• **EXERCISE OBJECTIVE**
Search the data for "Yosys". Each line containing it is to be copied.
--- RAW DATA Enclosed Below ---
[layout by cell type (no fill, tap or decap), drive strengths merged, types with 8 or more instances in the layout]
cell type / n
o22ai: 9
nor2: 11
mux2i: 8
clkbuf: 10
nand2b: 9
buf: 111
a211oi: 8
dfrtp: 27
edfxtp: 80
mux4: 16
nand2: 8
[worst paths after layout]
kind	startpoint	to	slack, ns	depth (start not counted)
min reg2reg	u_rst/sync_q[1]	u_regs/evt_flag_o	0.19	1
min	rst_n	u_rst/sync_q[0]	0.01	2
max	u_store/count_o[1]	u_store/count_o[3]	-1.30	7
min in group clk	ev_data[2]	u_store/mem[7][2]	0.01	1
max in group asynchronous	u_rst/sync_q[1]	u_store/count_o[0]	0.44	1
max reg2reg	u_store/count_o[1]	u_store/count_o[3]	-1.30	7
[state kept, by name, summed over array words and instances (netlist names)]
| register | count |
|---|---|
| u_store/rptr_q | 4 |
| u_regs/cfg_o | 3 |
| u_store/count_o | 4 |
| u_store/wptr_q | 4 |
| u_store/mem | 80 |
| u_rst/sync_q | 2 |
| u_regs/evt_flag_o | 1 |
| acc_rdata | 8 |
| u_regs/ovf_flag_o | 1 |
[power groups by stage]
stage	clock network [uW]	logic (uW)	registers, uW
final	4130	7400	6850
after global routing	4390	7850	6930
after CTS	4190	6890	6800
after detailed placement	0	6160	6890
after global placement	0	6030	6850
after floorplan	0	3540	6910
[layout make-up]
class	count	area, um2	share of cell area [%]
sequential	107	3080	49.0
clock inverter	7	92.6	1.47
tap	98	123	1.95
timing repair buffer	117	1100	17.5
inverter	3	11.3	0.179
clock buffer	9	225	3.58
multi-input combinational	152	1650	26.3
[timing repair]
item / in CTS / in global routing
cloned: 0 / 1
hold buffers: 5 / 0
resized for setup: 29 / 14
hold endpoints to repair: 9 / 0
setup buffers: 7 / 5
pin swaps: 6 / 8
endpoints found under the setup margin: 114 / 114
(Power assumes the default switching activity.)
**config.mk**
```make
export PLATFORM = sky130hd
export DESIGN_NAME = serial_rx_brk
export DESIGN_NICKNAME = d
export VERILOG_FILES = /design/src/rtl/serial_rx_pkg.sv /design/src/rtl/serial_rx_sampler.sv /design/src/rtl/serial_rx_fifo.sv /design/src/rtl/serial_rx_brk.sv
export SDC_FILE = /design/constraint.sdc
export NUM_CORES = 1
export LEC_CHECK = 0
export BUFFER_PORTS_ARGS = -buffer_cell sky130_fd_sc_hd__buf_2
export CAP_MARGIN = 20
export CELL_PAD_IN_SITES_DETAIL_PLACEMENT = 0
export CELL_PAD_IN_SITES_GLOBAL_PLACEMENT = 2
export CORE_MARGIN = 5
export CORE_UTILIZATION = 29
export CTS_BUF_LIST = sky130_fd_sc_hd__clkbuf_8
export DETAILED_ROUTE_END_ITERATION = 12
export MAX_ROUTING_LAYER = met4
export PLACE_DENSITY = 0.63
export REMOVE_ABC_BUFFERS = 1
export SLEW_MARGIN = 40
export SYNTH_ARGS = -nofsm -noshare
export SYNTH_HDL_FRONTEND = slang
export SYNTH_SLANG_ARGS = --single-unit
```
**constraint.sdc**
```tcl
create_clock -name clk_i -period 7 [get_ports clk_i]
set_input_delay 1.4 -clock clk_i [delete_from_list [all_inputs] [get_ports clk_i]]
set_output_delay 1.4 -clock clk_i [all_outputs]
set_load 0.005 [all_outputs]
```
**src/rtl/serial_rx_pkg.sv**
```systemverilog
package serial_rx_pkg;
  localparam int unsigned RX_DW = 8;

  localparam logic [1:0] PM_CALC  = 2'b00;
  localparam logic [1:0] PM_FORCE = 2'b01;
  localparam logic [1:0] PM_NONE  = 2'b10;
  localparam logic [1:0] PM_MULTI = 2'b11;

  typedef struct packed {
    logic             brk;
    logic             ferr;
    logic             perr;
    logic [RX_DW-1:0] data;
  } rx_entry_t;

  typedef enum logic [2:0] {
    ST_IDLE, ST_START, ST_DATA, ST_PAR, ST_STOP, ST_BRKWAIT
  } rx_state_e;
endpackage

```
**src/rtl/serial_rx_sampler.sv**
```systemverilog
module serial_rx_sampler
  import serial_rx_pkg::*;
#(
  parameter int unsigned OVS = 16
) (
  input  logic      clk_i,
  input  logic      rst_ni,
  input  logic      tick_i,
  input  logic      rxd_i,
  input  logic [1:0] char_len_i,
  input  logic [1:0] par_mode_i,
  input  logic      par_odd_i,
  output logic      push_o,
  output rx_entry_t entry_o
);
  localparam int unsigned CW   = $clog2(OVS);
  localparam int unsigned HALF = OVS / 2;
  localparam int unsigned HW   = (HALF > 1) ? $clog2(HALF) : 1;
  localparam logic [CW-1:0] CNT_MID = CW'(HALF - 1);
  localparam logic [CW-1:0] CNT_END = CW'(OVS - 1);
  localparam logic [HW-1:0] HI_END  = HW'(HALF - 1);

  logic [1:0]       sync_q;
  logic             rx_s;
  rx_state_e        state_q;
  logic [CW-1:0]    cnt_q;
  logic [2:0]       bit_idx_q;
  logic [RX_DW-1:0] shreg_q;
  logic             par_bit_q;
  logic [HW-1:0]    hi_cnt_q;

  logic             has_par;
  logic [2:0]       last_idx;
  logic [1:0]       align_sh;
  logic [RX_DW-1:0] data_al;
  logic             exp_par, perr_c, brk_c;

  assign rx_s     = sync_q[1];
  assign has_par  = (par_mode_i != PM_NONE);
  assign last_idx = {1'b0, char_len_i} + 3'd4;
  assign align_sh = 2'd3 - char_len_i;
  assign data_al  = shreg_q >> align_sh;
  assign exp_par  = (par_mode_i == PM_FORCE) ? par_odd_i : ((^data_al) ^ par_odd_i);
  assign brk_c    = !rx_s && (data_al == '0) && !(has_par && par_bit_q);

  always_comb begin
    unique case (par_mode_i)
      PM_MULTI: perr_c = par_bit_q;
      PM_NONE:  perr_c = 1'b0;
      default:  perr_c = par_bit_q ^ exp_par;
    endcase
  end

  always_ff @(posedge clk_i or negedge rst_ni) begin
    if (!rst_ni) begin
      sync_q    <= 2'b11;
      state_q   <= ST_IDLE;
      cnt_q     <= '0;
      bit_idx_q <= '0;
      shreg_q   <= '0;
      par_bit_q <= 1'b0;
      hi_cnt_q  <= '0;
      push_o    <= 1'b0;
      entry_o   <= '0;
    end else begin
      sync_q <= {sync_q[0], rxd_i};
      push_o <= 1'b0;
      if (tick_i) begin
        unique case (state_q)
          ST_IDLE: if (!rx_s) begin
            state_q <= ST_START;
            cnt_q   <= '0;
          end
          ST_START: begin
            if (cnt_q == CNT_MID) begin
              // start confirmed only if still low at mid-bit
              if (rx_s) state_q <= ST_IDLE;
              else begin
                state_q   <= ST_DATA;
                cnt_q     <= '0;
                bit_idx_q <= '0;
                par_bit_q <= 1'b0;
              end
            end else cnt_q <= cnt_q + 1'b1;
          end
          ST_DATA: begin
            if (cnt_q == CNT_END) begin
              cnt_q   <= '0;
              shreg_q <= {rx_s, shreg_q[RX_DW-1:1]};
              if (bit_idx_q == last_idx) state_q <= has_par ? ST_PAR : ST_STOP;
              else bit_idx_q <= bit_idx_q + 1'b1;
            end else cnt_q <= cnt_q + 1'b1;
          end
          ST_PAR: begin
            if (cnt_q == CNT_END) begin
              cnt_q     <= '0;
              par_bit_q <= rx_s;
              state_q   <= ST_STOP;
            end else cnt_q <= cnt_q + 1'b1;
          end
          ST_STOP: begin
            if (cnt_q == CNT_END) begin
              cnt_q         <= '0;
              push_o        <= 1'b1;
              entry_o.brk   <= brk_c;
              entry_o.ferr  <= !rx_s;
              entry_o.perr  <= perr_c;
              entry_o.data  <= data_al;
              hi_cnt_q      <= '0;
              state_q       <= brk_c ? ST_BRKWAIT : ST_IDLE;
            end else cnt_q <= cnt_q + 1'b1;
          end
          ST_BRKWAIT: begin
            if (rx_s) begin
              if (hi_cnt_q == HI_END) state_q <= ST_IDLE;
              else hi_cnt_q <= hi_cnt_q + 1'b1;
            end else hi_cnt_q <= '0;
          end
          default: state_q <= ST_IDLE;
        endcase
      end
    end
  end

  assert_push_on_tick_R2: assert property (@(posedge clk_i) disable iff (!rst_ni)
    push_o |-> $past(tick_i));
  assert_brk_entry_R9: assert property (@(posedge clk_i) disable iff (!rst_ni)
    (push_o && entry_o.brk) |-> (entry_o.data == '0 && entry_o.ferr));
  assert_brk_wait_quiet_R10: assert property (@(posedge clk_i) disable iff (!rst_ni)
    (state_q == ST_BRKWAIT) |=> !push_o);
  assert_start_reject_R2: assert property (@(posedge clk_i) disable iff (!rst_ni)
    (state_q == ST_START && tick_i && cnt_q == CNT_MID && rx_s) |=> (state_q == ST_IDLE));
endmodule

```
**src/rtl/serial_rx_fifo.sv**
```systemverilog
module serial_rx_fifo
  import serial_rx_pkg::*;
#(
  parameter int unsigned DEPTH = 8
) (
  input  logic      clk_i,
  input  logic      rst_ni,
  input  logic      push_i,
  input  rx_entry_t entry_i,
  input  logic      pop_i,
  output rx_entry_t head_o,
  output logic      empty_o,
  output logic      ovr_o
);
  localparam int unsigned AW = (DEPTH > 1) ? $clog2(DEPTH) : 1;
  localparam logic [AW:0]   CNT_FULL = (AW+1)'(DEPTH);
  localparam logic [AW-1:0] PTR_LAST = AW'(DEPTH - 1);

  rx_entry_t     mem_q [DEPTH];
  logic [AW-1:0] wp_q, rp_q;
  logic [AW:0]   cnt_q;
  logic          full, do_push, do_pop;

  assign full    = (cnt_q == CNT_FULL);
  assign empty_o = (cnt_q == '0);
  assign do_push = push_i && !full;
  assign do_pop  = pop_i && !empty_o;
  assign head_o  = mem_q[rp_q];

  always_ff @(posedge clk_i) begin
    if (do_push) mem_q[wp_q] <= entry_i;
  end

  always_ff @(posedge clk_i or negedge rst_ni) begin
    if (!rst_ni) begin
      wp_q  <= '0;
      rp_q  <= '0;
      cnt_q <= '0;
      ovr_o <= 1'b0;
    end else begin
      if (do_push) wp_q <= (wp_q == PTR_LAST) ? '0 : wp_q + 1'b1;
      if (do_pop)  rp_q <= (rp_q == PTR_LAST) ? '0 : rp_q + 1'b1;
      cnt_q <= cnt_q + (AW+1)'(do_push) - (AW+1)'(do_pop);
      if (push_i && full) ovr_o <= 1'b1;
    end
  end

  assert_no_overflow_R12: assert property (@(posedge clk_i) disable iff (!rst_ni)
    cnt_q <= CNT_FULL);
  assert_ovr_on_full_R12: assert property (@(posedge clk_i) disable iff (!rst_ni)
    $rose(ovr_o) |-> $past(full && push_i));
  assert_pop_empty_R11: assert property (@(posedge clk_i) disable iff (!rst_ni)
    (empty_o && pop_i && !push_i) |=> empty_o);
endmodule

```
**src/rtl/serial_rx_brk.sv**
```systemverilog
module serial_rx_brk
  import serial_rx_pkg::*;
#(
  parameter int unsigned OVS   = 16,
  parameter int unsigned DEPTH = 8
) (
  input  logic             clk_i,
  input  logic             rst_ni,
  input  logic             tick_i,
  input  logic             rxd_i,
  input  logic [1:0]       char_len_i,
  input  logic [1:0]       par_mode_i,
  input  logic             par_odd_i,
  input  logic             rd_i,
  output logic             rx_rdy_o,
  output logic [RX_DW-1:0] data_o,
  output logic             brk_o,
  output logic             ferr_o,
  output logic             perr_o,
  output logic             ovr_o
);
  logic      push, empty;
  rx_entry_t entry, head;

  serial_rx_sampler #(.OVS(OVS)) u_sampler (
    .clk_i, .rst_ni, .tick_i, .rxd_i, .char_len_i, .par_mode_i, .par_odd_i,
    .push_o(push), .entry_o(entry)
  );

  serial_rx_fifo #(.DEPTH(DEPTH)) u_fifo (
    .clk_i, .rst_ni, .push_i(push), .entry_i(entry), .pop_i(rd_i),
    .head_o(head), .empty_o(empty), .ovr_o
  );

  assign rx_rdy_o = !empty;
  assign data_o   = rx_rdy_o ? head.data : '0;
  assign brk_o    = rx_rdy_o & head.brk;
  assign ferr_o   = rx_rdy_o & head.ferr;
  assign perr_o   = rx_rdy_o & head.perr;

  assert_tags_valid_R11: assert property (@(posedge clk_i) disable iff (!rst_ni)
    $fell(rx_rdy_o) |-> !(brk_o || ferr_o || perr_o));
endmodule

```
--- End of Enclosed RAW DATA ---
--- RAW DATA Enclosed Below ---
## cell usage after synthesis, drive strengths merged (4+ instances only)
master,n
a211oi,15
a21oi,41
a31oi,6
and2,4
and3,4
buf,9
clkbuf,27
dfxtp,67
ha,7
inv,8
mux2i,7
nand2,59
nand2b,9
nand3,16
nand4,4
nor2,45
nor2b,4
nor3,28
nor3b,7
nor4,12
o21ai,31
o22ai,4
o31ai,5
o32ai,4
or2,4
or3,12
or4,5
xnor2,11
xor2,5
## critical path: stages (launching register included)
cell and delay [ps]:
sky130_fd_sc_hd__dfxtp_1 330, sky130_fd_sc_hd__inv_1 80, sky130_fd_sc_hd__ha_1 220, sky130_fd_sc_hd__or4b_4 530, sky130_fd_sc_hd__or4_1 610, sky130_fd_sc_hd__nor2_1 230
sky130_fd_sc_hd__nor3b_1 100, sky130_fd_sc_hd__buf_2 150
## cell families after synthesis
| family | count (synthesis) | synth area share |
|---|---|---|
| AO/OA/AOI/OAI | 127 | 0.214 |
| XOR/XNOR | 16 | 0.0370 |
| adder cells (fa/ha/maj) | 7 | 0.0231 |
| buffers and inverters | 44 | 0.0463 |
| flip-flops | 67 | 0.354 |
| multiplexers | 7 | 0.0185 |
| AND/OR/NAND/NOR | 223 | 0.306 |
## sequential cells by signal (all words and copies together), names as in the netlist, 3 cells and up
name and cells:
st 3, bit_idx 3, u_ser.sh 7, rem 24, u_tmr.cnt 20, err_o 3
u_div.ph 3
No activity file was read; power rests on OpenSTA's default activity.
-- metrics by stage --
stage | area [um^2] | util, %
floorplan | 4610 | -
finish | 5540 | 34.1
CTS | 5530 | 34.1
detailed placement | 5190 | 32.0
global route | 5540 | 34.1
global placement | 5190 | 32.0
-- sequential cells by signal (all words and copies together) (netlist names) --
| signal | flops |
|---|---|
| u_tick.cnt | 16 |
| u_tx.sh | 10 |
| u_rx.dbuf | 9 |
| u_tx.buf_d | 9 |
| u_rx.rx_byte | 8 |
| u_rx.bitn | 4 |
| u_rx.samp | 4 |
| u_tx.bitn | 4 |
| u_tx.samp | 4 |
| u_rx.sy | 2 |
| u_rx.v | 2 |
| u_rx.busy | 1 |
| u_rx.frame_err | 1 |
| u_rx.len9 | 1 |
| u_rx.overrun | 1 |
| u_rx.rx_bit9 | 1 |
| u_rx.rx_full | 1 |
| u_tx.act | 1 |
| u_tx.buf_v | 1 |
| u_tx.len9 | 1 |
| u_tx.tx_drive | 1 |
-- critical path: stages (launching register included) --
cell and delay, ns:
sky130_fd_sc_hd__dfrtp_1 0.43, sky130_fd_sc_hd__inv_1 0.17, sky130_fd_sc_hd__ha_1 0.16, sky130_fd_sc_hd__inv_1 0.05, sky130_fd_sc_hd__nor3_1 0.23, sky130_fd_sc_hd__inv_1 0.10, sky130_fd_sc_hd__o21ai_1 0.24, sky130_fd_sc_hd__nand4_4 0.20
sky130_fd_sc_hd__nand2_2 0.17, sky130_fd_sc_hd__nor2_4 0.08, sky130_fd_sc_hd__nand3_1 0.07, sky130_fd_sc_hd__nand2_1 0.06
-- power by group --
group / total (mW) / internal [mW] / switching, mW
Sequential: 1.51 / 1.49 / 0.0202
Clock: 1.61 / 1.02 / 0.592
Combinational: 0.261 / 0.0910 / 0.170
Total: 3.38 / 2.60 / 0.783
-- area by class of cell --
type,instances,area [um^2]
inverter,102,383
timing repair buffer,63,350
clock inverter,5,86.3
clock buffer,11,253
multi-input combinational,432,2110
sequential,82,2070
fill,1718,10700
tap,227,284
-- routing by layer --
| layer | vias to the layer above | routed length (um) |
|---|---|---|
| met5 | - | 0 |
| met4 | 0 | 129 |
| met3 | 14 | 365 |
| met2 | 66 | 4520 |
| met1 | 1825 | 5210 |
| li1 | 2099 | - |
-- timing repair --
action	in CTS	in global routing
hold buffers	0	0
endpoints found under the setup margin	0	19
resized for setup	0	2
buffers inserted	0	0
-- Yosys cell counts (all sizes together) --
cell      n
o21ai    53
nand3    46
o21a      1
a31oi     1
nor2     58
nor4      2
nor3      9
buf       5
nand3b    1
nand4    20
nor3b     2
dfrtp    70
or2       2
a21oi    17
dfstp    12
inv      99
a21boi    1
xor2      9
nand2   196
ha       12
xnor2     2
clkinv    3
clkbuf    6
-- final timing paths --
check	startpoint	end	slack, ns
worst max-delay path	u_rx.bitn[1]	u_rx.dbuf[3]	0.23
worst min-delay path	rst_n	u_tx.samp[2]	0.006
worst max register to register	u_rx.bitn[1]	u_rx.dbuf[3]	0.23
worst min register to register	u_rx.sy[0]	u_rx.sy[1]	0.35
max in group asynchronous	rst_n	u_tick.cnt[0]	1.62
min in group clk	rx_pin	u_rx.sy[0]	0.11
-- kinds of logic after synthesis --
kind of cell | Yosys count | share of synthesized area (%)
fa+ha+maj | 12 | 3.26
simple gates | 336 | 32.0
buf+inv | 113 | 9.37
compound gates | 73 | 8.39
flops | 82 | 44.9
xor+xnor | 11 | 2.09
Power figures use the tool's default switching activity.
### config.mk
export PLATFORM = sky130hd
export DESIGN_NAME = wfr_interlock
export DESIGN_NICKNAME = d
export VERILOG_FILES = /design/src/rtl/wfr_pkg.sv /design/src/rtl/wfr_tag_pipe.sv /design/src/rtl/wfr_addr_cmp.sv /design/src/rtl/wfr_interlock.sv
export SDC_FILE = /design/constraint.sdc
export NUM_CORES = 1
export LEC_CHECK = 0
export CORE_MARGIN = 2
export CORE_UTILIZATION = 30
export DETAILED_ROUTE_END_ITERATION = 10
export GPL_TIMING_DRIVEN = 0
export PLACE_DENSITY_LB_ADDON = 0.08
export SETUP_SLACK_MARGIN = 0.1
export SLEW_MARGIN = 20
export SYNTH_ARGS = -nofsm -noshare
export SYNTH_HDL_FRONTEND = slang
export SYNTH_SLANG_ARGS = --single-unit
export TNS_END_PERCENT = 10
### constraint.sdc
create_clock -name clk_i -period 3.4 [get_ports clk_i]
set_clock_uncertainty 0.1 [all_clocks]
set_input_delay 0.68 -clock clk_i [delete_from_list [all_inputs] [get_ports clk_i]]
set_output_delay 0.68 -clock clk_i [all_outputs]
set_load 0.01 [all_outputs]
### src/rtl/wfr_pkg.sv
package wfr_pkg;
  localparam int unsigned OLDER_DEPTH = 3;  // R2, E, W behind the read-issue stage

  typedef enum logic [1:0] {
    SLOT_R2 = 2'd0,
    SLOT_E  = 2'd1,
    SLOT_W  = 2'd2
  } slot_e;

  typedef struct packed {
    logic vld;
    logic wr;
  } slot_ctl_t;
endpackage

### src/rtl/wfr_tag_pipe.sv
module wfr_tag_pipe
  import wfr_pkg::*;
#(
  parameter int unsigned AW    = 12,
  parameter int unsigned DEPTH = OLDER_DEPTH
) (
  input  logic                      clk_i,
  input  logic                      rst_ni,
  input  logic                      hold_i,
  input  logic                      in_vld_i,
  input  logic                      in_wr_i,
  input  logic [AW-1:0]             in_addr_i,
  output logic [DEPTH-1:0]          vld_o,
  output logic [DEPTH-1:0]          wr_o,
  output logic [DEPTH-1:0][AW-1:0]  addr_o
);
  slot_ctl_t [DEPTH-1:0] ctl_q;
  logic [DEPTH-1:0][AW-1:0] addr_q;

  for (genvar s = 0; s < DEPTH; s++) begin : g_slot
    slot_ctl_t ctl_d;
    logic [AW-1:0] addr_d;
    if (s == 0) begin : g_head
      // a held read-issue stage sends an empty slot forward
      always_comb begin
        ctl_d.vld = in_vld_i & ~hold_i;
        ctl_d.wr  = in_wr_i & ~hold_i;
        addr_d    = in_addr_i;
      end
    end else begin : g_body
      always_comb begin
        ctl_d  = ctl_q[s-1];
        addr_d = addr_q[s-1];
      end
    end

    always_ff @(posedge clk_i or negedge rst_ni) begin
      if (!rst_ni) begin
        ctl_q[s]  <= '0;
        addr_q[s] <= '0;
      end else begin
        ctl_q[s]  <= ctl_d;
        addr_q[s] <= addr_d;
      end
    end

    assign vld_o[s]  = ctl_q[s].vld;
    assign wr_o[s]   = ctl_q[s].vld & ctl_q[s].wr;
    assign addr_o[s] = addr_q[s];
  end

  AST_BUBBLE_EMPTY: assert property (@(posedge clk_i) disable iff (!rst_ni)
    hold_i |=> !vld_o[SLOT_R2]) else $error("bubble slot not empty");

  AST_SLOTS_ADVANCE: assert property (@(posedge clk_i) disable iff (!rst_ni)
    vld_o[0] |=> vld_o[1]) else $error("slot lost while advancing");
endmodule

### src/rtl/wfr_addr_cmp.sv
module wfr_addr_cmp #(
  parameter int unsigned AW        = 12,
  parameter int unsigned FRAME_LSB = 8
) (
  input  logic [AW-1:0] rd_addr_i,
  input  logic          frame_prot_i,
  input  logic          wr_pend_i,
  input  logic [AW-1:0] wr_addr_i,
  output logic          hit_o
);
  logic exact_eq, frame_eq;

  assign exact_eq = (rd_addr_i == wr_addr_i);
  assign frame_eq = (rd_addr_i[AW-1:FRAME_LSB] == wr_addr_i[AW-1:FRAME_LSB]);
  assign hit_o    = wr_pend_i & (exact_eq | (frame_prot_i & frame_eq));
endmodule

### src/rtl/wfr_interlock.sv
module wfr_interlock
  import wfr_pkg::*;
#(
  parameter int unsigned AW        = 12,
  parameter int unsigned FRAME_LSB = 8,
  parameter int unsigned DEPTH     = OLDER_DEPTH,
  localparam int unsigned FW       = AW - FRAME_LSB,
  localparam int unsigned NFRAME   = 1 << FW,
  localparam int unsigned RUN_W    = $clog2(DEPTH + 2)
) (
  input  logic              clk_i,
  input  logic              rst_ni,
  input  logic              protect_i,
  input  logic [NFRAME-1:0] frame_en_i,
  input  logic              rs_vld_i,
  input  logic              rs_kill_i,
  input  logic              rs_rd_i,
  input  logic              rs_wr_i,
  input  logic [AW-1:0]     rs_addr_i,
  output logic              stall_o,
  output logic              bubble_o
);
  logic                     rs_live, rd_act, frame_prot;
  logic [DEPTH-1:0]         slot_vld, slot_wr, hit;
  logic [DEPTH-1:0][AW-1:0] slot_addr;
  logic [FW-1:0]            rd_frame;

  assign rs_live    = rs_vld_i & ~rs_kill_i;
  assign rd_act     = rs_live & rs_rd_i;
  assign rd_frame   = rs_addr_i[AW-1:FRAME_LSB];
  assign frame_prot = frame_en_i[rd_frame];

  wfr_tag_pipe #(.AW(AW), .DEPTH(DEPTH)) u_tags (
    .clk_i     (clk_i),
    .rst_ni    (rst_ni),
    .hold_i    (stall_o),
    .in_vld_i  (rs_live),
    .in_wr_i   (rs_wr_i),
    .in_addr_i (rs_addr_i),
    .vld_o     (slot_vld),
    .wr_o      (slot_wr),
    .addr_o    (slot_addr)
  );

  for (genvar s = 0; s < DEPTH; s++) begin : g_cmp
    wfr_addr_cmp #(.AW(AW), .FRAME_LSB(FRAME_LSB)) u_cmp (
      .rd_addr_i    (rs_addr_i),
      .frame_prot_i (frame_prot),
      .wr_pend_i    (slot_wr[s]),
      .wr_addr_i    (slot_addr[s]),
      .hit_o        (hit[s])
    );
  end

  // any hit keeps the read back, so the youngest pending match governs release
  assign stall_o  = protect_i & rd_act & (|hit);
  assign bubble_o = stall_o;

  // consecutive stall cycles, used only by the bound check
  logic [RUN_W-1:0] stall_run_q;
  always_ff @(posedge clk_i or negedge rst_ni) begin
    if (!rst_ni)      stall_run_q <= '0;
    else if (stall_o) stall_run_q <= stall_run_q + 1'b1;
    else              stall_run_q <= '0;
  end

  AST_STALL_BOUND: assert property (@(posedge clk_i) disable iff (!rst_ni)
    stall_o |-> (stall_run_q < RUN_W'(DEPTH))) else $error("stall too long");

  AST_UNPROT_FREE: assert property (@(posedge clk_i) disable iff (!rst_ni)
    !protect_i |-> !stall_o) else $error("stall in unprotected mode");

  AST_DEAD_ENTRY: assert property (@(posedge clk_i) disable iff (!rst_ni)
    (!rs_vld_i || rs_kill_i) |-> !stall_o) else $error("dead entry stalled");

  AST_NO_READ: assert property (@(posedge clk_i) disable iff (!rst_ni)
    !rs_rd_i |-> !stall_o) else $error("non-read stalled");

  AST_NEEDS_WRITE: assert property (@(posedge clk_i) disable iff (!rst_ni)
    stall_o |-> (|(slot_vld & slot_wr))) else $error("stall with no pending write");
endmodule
--- End of Enclosed RAW DATA ---
• **TASK RESPONSE**
-- Yosys cell counts (all sizes together) --
kind of cell | Yosys count | share of synthesized area (%)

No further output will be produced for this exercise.